**Required work**
Extract all lines in the data that contain the word "layout".

**Dataset records**
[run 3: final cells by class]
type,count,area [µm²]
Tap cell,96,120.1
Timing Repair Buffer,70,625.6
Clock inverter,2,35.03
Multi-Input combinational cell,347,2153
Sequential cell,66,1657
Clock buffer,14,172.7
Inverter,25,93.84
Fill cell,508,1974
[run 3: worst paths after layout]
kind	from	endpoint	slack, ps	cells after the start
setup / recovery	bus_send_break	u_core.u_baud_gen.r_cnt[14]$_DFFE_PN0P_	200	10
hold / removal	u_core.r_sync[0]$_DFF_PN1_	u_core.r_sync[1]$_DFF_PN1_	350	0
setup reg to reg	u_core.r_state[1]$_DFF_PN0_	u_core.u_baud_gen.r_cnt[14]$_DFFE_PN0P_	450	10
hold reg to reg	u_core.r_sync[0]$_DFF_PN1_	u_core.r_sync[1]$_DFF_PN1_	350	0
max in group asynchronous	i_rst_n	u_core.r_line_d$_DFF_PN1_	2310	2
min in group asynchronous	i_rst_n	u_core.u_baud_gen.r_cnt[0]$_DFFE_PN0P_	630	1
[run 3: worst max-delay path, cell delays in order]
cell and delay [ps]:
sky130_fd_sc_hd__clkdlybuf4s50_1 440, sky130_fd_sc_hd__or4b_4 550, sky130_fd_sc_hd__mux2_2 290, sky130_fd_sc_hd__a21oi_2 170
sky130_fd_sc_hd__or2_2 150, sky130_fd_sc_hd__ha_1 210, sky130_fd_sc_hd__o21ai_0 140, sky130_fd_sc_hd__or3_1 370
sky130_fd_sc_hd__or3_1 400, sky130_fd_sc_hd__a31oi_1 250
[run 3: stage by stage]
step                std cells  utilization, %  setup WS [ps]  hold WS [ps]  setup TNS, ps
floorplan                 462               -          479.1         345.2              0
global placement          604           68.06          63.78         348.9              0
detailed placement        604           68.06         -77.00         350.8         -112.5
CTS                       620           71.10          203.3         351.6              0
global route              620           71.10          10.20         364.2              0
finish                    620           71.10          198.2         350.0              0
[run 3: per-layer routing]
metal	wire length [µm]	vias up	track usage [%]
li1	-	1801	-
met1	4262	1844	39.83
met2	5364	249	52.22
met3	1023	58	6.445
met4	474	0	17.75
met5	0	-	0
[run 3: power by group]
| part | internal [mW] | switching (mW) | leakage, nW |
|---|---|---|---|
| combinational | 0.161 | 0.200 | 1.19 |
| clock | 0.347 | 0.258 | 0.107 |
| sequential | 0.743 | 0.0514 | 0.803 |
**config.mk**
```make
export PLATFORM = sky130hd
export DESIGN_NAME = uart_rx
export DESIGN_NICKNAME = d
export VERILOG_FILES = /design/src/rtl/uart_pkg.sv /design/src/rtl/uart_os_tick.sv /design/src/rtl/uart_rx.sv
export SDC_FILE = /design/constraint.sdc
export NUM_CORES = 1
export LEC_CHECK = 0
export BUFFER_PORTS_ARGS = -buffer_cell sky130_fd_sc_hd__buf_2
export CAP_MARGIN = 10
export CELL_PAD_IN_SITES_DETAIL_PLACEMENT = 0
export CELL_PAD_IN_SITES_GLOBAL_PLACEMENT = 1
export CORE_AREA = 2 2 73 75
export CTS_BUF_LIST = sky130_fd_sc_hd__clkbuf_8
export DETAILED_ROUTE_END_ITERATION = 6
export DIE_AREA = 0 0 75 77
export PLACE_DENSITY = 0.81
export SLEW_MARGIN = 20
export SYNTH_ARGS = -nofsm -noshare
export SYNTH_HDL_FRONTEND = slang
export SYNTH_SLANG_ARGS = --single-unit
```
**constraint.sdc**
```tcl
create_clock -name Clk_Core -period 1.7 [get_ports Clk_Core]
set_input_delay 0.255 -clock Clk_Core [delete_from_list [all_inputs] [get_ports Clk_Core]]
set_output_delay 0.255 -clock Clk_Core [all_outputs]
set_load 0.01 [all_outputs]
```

==

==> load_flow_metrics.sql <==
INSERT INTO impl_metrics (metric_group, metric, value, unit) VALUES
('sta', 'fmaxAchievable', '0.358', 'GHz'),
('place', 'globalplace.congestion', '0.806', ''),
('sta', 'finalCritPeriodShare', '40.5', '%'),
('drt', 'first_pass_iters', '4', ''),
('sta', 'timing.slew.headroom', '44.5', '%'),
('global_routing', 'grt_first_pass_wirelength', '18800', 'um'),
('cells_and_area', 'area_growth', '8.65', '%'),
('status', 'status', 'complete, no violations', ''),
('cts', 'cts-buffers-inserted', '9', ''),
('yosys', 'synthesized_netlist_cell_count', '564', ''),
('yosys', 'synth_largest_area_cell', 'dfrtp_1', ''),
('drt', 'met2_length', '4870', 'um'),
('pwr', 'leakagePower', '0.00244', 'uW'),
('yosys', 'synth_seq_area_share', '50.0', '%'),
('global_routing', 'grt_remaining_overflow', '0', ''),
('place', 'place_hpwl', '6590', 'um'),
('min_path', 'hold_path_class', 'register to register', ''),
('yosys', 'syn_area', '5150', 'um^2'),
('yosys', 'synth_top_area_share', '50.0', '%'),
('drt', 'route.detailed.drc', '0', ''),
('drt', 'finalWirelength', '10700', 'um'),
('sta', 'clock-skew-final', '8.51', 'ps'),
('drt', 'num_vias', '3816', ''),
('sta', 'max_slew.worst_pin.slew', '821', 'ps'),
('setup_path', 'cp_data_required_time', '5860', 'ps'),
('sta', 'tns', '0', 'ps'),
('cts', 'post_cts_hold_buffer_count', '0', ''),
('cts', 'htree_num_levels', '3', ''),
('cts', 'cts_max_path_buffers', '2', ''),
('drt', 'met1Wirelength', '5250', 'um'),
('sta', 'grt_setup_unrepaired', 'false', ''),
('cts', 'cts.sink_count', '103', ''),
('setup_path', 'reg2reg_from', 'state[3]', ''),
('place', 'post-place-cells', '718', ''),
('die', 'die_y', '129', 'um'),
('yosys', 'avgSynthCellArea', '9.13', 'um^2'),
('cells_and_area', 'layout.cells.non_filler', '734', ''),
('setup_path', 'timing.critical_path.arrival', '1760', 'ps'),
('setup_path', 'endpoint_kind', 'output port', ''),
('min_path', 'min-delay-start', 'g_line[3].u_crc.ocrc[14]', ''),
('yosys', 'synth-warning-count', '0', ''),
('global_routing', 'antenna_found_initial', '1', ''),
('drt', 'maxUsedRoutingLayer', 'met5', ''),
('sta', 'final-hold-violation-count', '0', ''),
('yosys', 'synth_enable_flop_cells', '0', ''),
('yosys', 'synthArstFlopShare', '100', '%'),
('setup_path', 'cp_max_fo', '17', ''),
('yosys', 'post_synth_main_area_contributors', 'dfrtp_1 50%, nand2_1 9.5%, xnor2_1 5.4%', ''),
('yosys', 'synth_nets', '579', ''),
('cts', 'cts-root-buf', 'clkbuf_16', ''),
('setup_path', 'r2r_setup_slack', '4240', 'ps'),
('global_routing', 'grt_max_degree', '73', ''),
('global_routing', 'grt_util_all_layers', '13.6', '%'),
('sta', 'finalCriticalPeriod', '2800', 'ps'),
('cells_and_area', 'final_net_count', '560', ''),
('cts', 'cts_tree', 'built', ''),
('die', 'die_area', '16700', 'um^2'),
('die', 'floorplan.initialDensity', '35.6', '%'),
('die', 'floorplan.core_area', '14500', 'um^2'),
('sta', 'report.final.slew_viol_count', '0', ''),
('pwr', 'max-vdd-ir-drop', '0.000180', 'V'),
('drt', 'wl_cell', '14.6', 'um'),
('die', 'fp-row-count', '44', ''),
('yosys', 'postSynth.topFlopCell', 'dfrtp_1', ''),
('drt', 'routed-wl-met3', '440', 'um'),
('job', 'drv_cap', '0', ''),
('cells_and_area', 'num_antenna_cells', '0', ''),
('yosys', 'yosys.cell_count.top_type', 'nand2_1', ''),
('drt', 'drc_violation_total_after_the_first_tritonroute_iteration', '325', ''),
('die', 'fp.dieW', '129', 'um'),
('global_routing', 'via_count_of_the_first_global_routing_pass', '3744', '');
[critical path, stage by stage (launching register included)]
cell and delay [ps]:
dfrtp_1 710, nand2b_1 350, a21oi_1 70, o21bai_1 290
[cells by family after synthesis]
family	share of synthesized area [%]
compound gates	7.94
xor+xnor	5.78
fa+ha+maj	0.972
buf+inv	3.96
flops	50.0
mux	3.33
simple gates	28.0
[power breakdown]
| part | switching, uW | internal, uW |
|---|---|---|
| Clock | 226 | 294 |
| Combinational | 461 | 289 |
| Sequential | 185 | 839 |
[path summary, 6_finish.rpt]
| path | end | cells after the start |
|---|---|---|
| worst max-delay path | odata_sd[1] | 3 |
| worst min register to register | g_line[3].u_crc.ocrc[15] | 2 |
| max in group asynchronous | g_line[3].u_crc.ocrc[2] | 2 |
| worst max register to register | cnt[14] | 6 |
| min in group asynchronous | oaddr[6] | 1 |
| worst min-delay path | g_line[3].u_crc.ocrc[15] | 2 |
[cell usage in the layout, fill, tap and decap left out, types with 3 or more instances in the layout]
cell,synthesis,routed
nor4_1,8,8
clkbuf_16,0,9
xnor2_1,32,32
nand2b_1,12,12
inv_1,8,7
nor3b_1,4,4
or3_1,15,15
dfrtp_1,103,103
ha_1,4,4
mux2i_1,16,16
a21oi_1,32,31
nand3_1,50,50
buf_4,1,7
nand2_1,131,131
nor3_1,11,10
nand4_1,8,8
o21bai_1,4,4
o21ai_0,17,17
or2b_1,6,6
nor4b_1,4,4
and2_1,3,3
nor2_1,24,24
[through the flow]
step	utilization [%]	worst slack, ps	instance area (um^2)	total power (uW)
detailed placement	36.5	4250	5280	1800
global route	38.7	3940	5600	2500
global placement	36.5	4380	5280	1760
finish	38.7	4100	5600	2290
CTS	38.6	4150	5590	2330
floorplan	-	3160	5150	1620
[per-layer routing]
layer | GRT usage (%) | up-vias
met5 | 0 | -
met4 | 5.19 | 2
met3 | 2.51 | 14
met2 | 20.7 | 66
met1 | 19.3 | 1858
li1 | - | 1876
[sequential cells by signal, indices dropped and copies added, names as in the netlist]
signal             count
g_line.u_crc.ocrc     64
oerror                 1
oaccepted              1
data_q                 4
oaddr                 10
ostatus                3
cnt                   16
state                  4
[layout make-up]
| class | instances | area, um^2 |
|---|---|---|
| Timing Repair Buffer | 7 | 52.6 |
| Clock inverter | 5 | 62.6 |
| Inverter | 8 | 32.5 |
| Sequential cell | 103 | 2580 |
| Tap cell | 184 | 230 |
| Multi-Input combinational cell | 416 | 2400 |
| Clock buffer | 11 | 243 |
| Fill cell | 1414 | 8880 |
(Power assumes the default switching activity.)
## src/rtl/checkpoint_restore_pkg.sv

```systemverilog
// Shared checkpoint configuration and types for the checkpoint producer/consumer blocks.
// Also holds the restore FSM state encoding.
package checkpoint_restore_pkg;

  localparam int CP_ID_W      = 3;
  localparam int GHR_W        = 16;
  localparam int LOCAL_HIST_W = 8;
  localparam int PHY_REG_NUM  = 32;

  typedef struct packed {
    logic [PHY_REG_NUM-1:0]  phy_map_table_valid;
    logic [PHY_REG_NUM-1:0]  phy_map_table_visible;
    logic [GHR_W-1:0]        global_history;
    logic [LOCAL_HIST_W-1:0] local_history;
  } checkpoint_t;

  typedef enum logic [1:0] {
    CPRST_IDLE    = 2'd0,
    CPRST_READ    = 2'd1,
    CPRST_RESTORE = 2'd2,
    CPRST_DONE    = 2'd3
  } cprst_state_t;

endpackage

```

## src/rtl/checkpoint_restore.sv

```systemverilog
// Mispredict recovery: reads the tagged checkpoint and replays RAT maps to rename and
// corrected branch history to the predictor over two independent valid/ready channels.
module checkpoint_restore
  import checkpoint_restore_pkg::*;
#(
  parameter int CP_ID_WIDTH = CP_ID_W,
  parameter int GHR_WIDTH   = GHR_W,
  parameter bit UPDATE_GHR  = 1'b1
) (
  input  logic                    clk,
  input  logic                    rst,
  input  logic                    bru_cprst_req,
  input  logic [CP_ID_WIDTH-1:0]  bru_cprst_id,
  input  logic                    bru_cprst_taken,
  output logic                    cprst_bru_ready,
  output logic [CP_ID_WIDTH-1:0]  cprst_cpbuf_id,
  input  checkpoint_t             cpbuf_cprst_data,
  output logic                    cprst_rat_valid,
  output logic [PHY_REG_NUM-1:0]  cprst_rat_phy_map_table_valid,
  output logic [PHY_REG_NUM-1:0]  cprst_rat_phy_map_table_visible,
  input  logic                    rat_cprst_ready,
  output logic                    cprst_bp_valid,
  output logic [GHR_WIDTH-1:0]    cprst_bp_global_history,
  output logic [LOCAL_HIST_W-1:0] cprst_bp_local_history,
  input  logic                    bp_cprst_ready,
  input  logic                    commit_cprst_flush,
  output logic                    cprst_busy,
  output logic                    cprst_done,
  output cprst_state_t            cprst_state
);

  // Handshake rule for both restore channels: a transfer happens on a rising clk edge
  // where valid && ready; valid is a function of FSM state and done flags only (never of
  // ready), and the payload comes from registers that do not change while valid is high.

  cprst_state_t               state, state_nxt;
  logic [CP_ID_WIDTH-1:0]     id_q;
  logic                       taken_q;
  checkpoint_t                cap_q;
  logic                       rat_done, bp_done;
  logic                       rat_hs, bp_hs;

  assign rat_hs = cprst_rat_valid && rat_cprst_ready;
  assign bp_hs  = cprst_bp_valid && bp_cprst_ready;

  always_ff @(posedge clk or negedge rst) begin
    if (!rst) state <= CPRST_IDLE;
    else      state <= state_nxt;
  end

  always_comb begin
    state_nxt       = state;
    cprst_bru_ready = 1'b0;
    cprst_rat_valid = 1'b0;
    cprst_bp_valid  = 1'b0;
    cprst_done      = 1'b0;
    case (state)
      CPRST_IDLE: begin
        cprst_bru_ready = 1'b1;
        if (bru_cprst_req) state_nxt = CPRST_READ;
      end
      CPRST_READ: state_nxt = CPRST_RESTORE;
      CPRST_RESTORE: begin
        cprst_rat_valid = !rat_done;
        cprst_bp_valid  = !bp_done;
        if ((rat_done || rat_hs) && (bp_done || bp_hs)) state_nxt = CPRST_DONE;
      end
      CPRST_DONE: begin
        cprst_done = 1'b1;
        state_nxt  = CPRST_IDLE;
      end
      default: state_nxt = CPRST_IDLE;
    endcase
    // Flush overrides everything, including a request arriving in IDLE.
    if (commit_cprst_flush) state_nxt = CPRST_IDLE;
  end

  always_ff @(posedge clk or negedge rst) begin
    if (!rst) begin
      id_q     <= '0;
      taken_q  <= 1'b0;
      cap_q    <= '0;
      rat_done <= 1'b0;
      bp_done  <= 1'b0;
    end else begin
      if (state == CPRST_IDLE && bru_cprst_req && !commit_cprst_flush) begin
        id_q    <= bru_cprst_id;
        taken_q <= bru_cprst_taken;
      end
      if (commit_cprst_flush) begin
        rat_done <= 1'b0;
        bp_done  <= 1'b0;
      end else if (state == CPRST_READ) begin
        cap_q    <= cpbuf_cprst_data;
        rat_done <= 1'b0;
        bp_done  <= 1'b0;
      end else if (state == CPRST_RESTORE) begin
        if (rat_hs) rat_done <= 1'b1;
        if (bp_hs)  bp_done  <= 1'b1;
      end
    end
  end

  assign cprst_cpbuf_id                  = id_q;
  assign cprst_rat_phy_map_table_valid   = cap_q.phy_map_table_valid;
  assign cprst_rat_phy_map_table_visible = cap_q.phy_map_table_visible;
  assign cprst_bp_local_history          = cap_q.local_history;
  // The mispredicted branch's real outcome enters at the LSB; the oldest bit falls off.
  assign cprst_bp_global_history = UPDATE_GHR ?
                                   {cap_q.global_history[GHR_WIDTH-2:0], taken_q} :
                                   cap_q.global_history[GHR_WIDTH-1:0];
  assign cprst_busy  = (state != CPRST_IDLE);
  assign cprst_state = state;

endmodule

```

**Result**
[run 3: worst paths after layout]
('cells_and_area', 'layout.cells.non_filler', '734', ''),
[cell usage in the layout, fill, tap and decap left out, types with 3 or more instances in the layout]
[layout make-up]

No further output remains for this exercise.